Python 3.8 or more is required to build as a plugin.

Windows

  1. Clone this project into CloudCompare/plugins/private

  2. Create a virtual environment via venv or conda

    # Python's venv
    python -m venv .\pyccvenv
    
    # Conda environment
    conda create -n pyccenv
    
  3. Activate the environment

    # Python's venv (PowerShell)
    .\pyccenv\Scripts\Activate.ps1
    
    # Conda environment
    conda activate pyccenv
    
  4. install dependencies

    pip install -r requirements-release.txt
    
  5. Generate the cmake config

    To generate the cmake config you have 2 options:

    1. Start the cmake generation while still within the activated environment

    2. Add -DPYTHON_EXECUTABLE="somepath_to_python.exe" Where somepath_to_python.exe is the absolute path to the python executable of the pyccenv created earlier.

      To get it, run: python -c "import sys;print(sys.executable)" (while in the activated env)

    In both cases the cmake option to add in order to build the plugin in -DPLUGIN_PYTHON=ON

  6. Build

  7. Install

Linux

  1. Clone this project in CloudCompare/plugins/private

  2. Install additional dependencies

    Ubuntu: libpython3-dev and pybind11-dev (only available since 20.04)

    Fedora: python3-devel and pybind11-devel

  3. Run cmake with -DPLUGIN_PYTHON=ON

  4. Build

  5. Install

macOS

  1. Clone this project in CloudCompare/plugins/private

  2. Make sure you have python3 installed (and Qt)

  3. Install additional dependencies

    In this example, we will use brew brew install pybind11

  4. Run cmake with -DPLUGIN_PYTHON=ON

  5. Build

  6. Install

Building as independent wheels

Supported platforms: [Windows, Linux, macOS]

It is also possible to build and install the bindings as standard python packages to use them in python scripts (run by a standalone python executable and not the embedded python in the plugin).

To build as standalone wheels, it is not necessary to clone the repo in CloudCompare’s plugins/private folder.

Important

To be able to pip install from source, you need pip version >= 21.1 Run pip install –upgrade pip to get the latest version

To do so:

  1. Clone this project

  2. Set path to Qt (Windows/macOS)

# Windows (PowerShell)
$env:CMAKE_PREFIX_PATH+=";C:\Qt\5.15.2\msvc2019_64"
macOS (bash)
export CMAKE_PREFIX_PATH=/usr/local/opt/qt@5
  1. Run

# Building the wheels

pip wheel --no-deps wrapper/cccorelib
pip wheel --no-deps wrapper/pycc

# Installing directly

pip install wrapper/cccorelib
pip install wrapper/pycc

Supported CloudCompare Plugins

Some CloudCompare plugins (the ones in C++) are available through python. And are compiled only if the corresponding C++ plugin is also being compiled.

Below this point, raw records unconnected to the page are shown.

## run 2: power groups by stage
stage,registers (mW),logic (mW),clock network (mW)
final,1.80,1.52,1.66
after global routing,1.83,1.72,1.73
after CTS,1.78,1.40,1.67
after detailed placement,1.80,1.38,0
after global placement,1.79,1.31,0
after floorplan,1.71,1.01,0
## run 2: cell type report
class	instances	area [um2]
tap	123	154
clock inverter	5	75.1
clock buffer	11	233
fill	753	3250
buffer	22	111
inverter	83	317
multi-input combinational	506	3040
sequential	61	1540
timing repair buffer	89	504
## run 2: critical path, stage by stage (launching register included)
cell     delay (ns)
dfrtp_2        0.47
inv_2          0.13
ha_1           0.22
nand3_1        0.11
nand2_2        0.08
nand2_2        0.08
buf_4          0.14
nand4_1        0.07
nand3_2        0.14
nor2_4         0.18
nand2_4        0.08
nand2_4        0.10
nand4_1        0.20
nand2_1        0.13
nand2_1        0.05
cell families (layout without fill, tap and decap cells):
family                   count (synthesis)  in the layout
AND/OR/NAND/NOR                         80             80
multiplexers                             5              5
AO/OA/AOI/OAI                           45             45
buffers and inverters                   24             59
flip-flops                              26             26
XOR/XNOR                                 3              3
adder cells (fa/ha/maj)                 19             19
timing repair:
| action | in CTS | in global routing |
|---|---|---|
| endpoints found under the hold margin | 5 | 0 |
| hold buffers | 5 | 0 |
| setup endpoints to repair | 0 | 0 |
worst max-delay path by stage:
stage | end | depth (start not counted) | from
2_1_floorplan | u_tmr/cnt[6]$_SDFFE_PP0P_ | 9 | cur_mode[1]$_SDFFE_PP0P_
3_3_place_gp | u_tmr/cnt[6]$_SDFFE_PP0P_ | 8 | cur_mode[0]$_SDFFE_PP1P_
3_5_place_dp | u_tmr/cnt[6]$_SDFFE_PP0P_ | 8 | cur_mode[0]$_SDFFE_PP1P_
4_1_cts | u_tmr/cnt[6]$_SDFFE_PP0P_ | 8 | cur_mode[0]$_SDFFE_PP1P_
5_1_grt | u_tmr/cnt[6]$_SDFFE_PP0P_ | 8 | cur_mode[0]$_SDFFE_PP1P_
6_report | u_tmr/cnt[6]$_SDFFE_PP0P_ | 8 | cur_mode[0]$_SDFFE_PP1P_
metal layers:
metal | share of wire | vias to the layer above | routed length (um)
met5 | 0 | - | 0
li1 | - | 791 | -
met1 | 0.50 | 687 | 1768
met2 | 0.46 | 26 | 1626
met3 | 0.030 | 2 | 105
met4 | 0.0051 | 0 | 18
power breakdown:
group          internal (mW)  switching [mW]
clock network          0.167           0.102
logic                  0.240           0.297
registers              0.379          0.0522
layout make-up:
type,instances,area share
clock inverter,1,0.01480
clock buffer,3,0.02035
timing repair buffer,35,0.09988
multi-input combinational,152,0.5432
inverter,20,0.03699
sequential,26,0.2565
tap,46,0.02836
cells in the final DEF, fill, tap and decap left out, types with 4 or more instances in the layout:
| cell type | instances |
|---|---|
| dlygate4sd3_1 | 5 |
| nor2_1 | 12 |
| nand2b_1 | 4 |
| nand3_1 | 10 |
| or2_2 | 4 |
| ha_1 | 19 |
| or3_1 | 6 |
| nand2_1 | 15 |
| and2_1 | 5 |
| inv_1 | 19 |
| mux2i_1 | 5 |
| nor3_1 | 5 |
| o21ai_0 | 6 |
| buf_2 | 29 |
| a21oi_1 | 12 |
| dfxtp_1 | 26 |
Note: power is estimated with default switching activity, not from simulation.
File: src/rtl/mbx_pkg.sv
package mbx_pkg;
    localparam int ADDR_W = 16;
    localparam int OFF_W  = 10;
    localparam int PORT_W = 2;
    localparam int NPORT  = 1 << PORT_W;
    localparam int EXT_BIT  = OFF_W + PORT_W;
    localparam int TAG_LSB  = EXT_BIT + 1;
    localparam int TAG_W    = ADDR_W - TAG_LSB;

    typedef enum logic [1:0] {
        ACC_PRIV  = 2'd0,
        ACC_LOCAL = 2'd1,
        ACC_EXT   = 2'd2
    } acc_kind_t;

    typedef enum logic [1:0] {
        ST_IDLE = 2'd0,
        ST_ASK  = 2'd1,
        ST_LINK = 2'd2
    } link_state_t;
endpackage

File: src/rtl/mbx_addr_decode.sv
module mbx_addr_decode
    import mbx_pkg::*;
#(
    parameter logic [TAG_W-1:0] MBX_TAG = '1
) (
    input  logic [ADDR_W-1:0] addr,
    input  logic [NPORT-1:0]  iso_port,
    output acc_kind_t         kind,
    output logic [PORT_W-1:0] port
);
    logic tag_hit;
    logic ext_flag;

    always_comb begin
        tag_hit  = (addr[ADDR_W-1:TAG_LSB] == MBX_TAG);
        ext_flag = addr[EXT_BIT];
        port     = addr[EXT_BIT-1:OFF_W];
        if (!tag_hit) begin
            kind = ACC_PRIV;
        end else if (!ext_flag) begin
            kind = ACC_LOCAL;
        end else if (iso_port[port]) begin
            kind = ACC_PRIV;
        end else begin
            kind = ACC_EXT;
        end
    end

    always_comb begin
        a_r4_iso_no_ext: assert (!(kind == ACC_EXT && iso_port[port]));
    end
endmodule

File: src/rtl/mbx_req_fsm.sv
module mbx_req_fsm
    import mbx_pkg::*;
(
    input  logic              clk,
    input  logic              rst_n,
    input  logic              cpu_valid,
    input  logic              start,
    input  logic [PORT_W-1:0] port,
    input  logic [NPORT-1:0]  iso_port,
    input  logic [NPORT-1:0]  svc_out,
    input  logic [NPORT-1:0]  ack_in,
    output logic [NPORT-1:0]  req_out,
    output logic [PORT_W-1:0] req_peer,
    output logic              link_up
);
    link_state_t       state_q, state_d;
    logic [PORT_W-1:0] port_q, port_d;
    logic              hand_ok;
    logic              cut;

    always_comb begin
        hand_ok = svc_out[port_q] & ack_in[port_q];
        cut     = !cpu_valid || iso_port[port_q];
        state_d = state_q;
        port_d  = port_q;
        unique case (state_q)
            ST_IDLE: begin
                if (cpu_valid && start) begin
                    state_d = ST_ASK;        // go_ask
                    port_d  = port;
                end
            end
            ST_ASK: begin
                if (cut)          state_d = ST_IDLE;  // abort
                else if (hand_ok) state_d = ST_LINK;  // go_link
            end
            ST_LINK: begin
                if (cut || !ack_in[port_q]) state_d = ST_IDLE;  // release
            end
            default: state_d = ST_IDLE;
        endcase
    end

    always_ff @(posedge clk or negedge rst_n) begin
        if (!rst_n) begin
            state_q <= ST_IDLE;
            port_q  <= '0;
        end else begin
            state_q <= state_d;
            port_q  <= port_d;
        end
    end

    always_comb begin
        req_out  = '0;
        link_up  = 1'b0;
        req_peer = ~port_q;
        unique case (state_q)
            ST_IDLE: ;
            ST_ASK:  req_out[port_q] = 1'b1;
            ST_LINK: begin
                req_out[port_q] = 1'b1;
                link_up         = 1'b1;
            end
            default: ;
        endcase
    end

    a_r3_req_onehot: assert property (@(posedge clk) disable iff (!rst_n)
        $onehot0(req_out));
    a_r11_valid_drop: assert property (@(posedge clk) disable iff (!rst_n)
        !cpu_valid |=> (req_out == '0 && !link_up));
    a_r6_link_rise: assert property (@(posedge clk) disable iff (!rst_n)
        (req_out != '0 && !link_up && cpu_valid && (svc_out & ack_in & req_out) != '0
         && (iso_port & req_out) == '0) |=> link_up);
endmodule

File: src/rtl/mbx_switch_ctrl.sv
module mbx_switch_ctrl
    import mbx_pkg::*;
(
    input  logic             cpu_wr,
    input  logic             link_wr,
    input  logic [NPORT-1:0] svc_out,
    input  logic [NPORT-1:0] ack_in,
    input  logic [NPORT-1:0] ack_out,
    input  logic [NPORT-1:0] iso_port,
    output logic             pbs_en,
    output logic [NPORT-1:0] ibs_addr_en,
    output logic [NPORT-1:0] ibs_dout,
    output logic [NPORT-1:0] ibs_din,
    output logic             serving
);
    logic [NPORT-1:0] as_req;
    logic [NPORT-1:0] as_rsp;

    for (genvar c = 0; c < NPORT; c++) begin : g_port
        always_comb begin
            as_rsp[c]      = ack_out[c] & ~iso_port[c];
            as_req[c]      = svc_out[c] & ack_in[c] & ~ack_out[c] & ~iso_port[c];
            ibs_addr_en[c] = ((svc_out[c] & ack_in[c]) | ack_out[c]) & ~iso_port[c];
            ibs_dout[c]    = (as_req[c] & cpu_wr) | (as_rsp[c] & ~link_wr);
            ibs_din[c]     = (as_req[c] & ~cpu_wr) | (as_rsp[c] & link_wr);
        end
        always_comb begin
            a_r9_dir_excl: assert (!(ibs_dout[c] && ibs_din[c]));
        end
    end

    always_comb begin
        pbs_en  = ~(|as_req);
        serving = |as_rsp;
    end

    always_comb begin
        a_r7_pbs_open: assert (pbs_en || (ibs_addr_en != '0));
    end
endmodule

File: src/rtl/mbx_node_ctrl.sv
module mbx_node_ctrl
    import mbx_pkg::*;
#(
    parameter logic [TAG_W-1:0] MBX_TAG = '1
) (
    input  logic        clk,
    input  logic        rst_n,
    input  logic        cpu_valid,
    input  logic        cpu_wr,
    input  logic [15:0] cpu_addr,
    input  logic [15:0] link_addr,
    input  logic        link_wr,
    input  logic [3:0]  svc_out,
    input  logic [3:0]  ack_in,
    input  logic [3:0]  ack_out,
    input  logic [3:0]  iso_port,
    output logic [1:0]  acc_kind,
    output logic [3:0]  req_out,
    output logic [1:0]  req_peer,
    output logic        link_up,
    output logic        pbs_en,
    output logic [3:0]  ibs_addr_en,
    output logic [3:0]  ibs_dout,
    output logic [3:0]  ibs_din,
    output logic [15:0] mem_addr
);
    acc_kind_t         kind;
    logic [PORT_W-1:0] port;
    logic              serving;

    mbx_addr_decode #(.MBX_TAG(MBX_TAG)) u_dec (
        .addr(cpu_addr), .iso_port(iso_port), .kind(kind), .port(port)
    );

    mbx_req_fsm u_fsm (
        .clk(clk), .rst_n(rst_n), .cpu_valid(cpu_valid),
        .start(kind == ACC_EXT), .port(port), .iso_port(iso_port),
        .svc_out(svc_out), .ack_in(ack_in),
        .req_out(req_out), .req_peer(req_peer), .link_up(link_up)
    );

    mbx_switch_ctrl u_sw (
        .cpu_wr(cpu_wr), .link_wr(link_wr), .svc_out(svc_out), .ack_in(ack_in),
        .ack_out(ack_out), .iso_port(iso_port), .pbs_en(pbs_en),
        .ibs_addr_en(ibs_addr_en), .ibs_dout(ibs_dout), .ibs_din(ibs_din),
        .serving(serving)
    );

    always_comb begin
        acc_kind = kind;
        if (serving) begin
            mem_addr          = link_addr;
            mem_addr[EXT_BIT] = 1'b0;
        end else begin
            mem_addr = cpu_addr;
        end
    end

    a_r10_flag_cleared: assert property (@(posedge clk) disable iff (!rst_n)
        ((ack_out & ~iso_port) != '0) |-> !mem_addr[EXT_BIT]);
endmodule

File: config.mk
export PLATFORM = sky130hd
export DESIGN_NAME = mbx_node_ctrl
export DESIGN_NICKNAME = d
export VERILOG_FILES = /design/src/rtl/mbx_pkg.sv /design/src/rtl/mbx_addr_decode.sv /design/src/rtl/mbx_req_fsm.sv /design/src/rtl/mbx_switch_ctrl.sv /design/src/rtl/mbx_node_ctrl.sv
export SDC_FILE = /design/constraint.sdc
export NUM_CORES = 1
export LEC_CHECK = 0
export ABC_AREA = 1
export BUFFER_PORTS_ARGS = -buffer_cell sky130_fd_sc_hd__buf_2
export CORE_UTILIZATION = 36
export CTS_CLUSTER_DIAMETER = 200
export DETAILED_ROUTE_END_ITERATION = 7
export PLACE_DENSITY = 0.84
export SLEW_MARGIN = 20
export SYNTH_ARGS = -nofsm -noshare
export SYNTH_HDL_FRONTEND = slang
export SYNTH_SLANG_ARGS = --single-unit
export TNS_END_PERCENT = 20
File: constraint.sdc
create_clock -name clk -period 1.8 [get_ports clk]
set_clock_uncertainty 0.1 [all_clocks]
set_input_delay 0.54 -clock clk [delete_from_list [all_inputs] [get_ports clk]]
set_output_delay 0.54 -clock clk [all_outputs]
set_load 0.02 [all_outputs]
# Yosys cells after proc, flatten, opt, wreduce, memory -nomap -nowiden
# Index checks and enable logic that the tools add are counted.
[totals]
ff_bits = 4
in_bits = 53
out_inout_bits = 38
[classes]
order_cmp = 3
eq_ne = 7
mux = 21
bitwise_logic = 61
n_reduce_logical = 12
[ops]
columns = ["operator", "count"]
rows = [
  ["$and 1x1->1", 37],
  ["$mux 16", 1],
  ["$mux 2", 7],
  ["$or 1x1->1", 12],
  ["$not 1->1", 11],
  ["$bmux 1 s2", 4],
  ["$reduce_or 4->1", 2],
  ["$lt 2x3->1 const B", 2],
  ["$mux 1", 6],
  ["$pmux 2 s3", 1],
  ["$eq 2x2->1 const B", 2],
  ["$mux 4", 1],
  ["$ne 2x1->1 const B", 2],
  ["$eq 3x3->1 const B", 1],
  ["$ne 3x1->1 const B", 1],
  ["$reduce_and 3->1", 1],
  ["$demux 1 s2", 1],
  ["$eq 2x1->1 const B", 1],
  ["$ge 2x1->1 const B", 1],
  ["$logic_and 1x1->1", 2],
  ["$logic_not 1->1", 2],
  ["$logic_not 2->1", 1],
  ["$logic_or 1x1->1", 2],
  ["$not 2->2", 1],
  ["2 further kinds", 2],
]

# Logic depth before layout (Yosys ltp)
# Gate-level depths: netlist (run 1).
[depth]
depth_word = 9
ltp_mapped = 11
ltp_nobuf = 10

# Modules after synthesis
# A second synthesis (run 1) with hierarchy kept.
[unflattened]
hier_cells = 196
area_unflattened_um2 = 1013.5
[by_module_without_submodules]
columns = ["mod", "n_inst", "cells_per_inst", "area_per_inst_um2", "seq_area_each_um2"]
rows = [
  ["mbx_req_fsm", 1, 72, 460.4, 100.1],
  ["mbx_node_ctrl", 1, 53, 247.7, 0.0],
  ["mbx_switch_ctrl", 1, 54, 222.7, 0.0],
  ["mbx_addr_decode", 1, 17, 82.6, 0.0],
]

# Worst setup path before layout (run 1)
# No wires, ideal clock.
[synth_path]
path_kind = "input-to-output"
start = "input svc_out[0]"
end = "output pbs_en"
arrival_time_ps = 1374
t_required_ps = 1160
slack_ps = -214
cell_stages = 3
path_cell_list = "nand2_1 nor3_1 nor4_1"
[synth_via]
elab_chain_len = 5
[synth_rtl]
columns = ["item", "line_no", "text"]
rows = [
  ["from (decl)", "mbx_node_ctrl.sv:13", "input logic [3:0] svc_out,"],
  ["$and 1x1->1 (3 in a row)", "mbx_switch_ctrl.sv:22", "as_req[c] = svc_out[c] & ack_in[c] & ~ack_out[c] & ~iso_port[c];"],
  ["$reduce_or 4->1", "mbx_switch_ctrl.sv:33", "pbs_en = ~(|as_req);"],
  ["$not 1->1", "mbx_switch_ctrl.sv:33", ""],
  ["to (decl)", "mbx_node_ctrl.sv:21", "output logic pbs_en,"],
]
# Every way passes these cells.

# Worst setup path after layout (run 1)
[layout_path]
start = "input iso_port[2]"
end = "output mem_addr[10]"
[layout_via]
elab_chain_len = 4
[layout_rtl]
columns = ["item", "line_no", "text"]
rows = [
  ["from (decl)", "mbx_node_ctrl.sv:16", "input logic [3:0] iso_port,"],
  ["$not 1->1", "mbx_switch_ctrl.sv:21", "as_rsp[c] = ack_out[c] & ~iso_port[c];"],
  ["$and 1x1->1", "mbx_switch_ctrl.sv:21", ""],
  ["$reduce_or 4->1", "mbx_switch_ctrl.sv:34", "serving = |as_rsp;"],
  ["$mux 16", "mbx_node_ctrl.sv:51", "if (serving) begin"],
  ["to (decl)", "mbx_node_ctrl.sv:25", "output logic [15:0] mem_addr"],
]
# Every way passes these cells.

==> summary.txt, run 1 <==
Synth
  – Synthesis-stage register bit count: 4
  – Most used DFF post-synth: dfrtp_1
  – Synth Area in Compound Gates: 0.110
  – Proportion of synthesized area in mux cells: 0
  – Seq/Total Area, Yosys: 0.111
  – Yosys top cell by area: nand2_1
  – Async S/R FF share, synth: 1.00
  – Mapped Cells: 163
  – Syn_area_per_cell: 5.53 sq um
  – Unique cell type count in the Yosys netlist: 21
  – EDFF count, synth: 0
  – Largest cells by area after synthesis: nand2_1, dfrtp_1, inv_1, nand3_2, o22ai_1
  – Largest family of logic cells by synthesized area: simple AND/OR/NAND/NOR gates
  – Yosys top cell area share: 0.300
  – Net Count, Synth: 219
  – Synth cell count leaders: nand2_1, inv_1, nor3_1, o21ai_0, o22ai_1
  – Post-Synth XOR/XNOR Area: 0
  – Count leader, synth: nand2_1
  – Simple-gate share of the synthesized area: 0.585
  – Synth Area in Adders: 0.0416
  – Post-Syn Area: 902 sq um
  – Ys Warns: 0

Cells and area
  – Post-Layout Inst Area: 2050 sq um
  – Area delta synth->final: 127%
  – Final Util: 0.892
  – Layout cells sized above 1: 0.684
  – Nets: 343
  – # diodes: 0
  – Non-filler cells, final: 313

Global routing
  – Global route hottest layer: met2
  – GR Overflow Total: 0
  – M1 GR Usage: 0.308
  – Met3 Track Usage GR: 0.0731
  – GRT Total Usage: 0.300
  – Initial antenna violation count: 0
  – Vias in the first global route: 1380
  – GRT met2 Usage: 0.588
  – Largest net degree at the start of global routing: 14
  – First-pass GRT wire length: 6040 um

Critical path
  – CP max FO: 7
  – Setup CP Type: input port to primary output
  – Crit. Startpoint: iso_port[2]
  – Critical Path Start Type: input port
  – Slowest cell on crit path: buf_6
  – Buf/Inv on CP: 4
  – Req. time, crit path: 1.16 ns
  – Worst r2r src: u_fsm.port_q[0]
  – Crit end category: primary output
  – Worst stage delay on the critical path: 0.21 ns
  – CP cell instances: buf_12 -> inv_12 -> nand2_8 -> nand4_4 -> buf_6 -> o21ai_2 -> buf_4
  – CP top delay family: buffers and inverters
  – Arr. time, crit path: 1.49 ns

Route
  – Routed vias/inst: 5.59
  – Final WL: 5410 um
  – Initial DRC Count: 56
  – Drt wl/cell: 17.3 um
  – Routed Antenna Nets: 0
  – Via Count: 1749
  – DRT Pass-1 Iters: 6
  – DRC: 0

Clock tree
  – TritonCTS clock tree: yes
  – CTS max path bufs: 2
  – Clock transition at the registers of the reported paths: 0.04 ns
  – Root buffer cell: clkbuf_4
  – CTS H-tree lvls: 1
  – CTS Sinks: 4
  – Total CTS buffers: 3
  – Worst skew pair latency: 0.24 ns

Timing
  – Final Max Slew Viols: 0
  – Tmin final: 2.13 ns
  – Period utilization: 1.18
  – RSZ-0062 raised after global routing: yes
  – Worst Tran Pin Value: 0.301 ns
  – Fmax: 469 MHz
  – Setup-failing EPs final: 31
  – PnR worst setup slack: -0.331 ns
  – Slew HR: 0.799
  – Hold Vio Cnt, Final: 0

Flow run
  – MaxCap Viol Count: 0

Status
  – Failing checks: setup timing
  – Status: finished with violations

Power
  – Comb pwr share: 0.772
  – Sw Pwr: 0.000639 W
  – Sequential share of power: 0.134
  – Net Sw Frac: 0.526
  – Clock network power share: 0.094
  – Cell leakage power: 1.14 nW
  – Max VDD drop: 0.000669 V
  – Cell Int Power: 0.000575 W
  – Power per standard cell area: 593 nW/um^2
  – Final Power: 0.00121 W

Floorplanning
  – Initial core utilization: 0.393
  – # IOs: 91
  – Die height: 52.1 um
  – Rows: 17
  – Die Area: 2710 sq um
  – Placeable Area: 2300 sq um
  – Die W: 52.1 um

Place
  – Placed cell count: 305
  – Placed Area: 1690 sq um
  – Post-DP HPWL: 2850 um
  – Port-buffer cells: 89
  – GPL Wtd Cong: 0.824

Min path
  – Hold Crit Start: cpu_addr[10]
  – Hold Path Class: input port to register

Currently the only available “plugin wrapper” is one for qM3C2 plugin.

To compile this wrapper do:

Building as Plugin

Add -DPLUGIN_STANDARD_QM3C2=ON to the cmake configuration.

Building as independent wheels

Before the pip command, add -DPLUGIN_STANDARD_QM3C2=ON to the SKBUILD_CONFIGURE_OPTIONS environment variable.

export SKBUILD_CONFIGURE_OPTIONS="-DPLUGIN_STANDARD_QM3C2=ON"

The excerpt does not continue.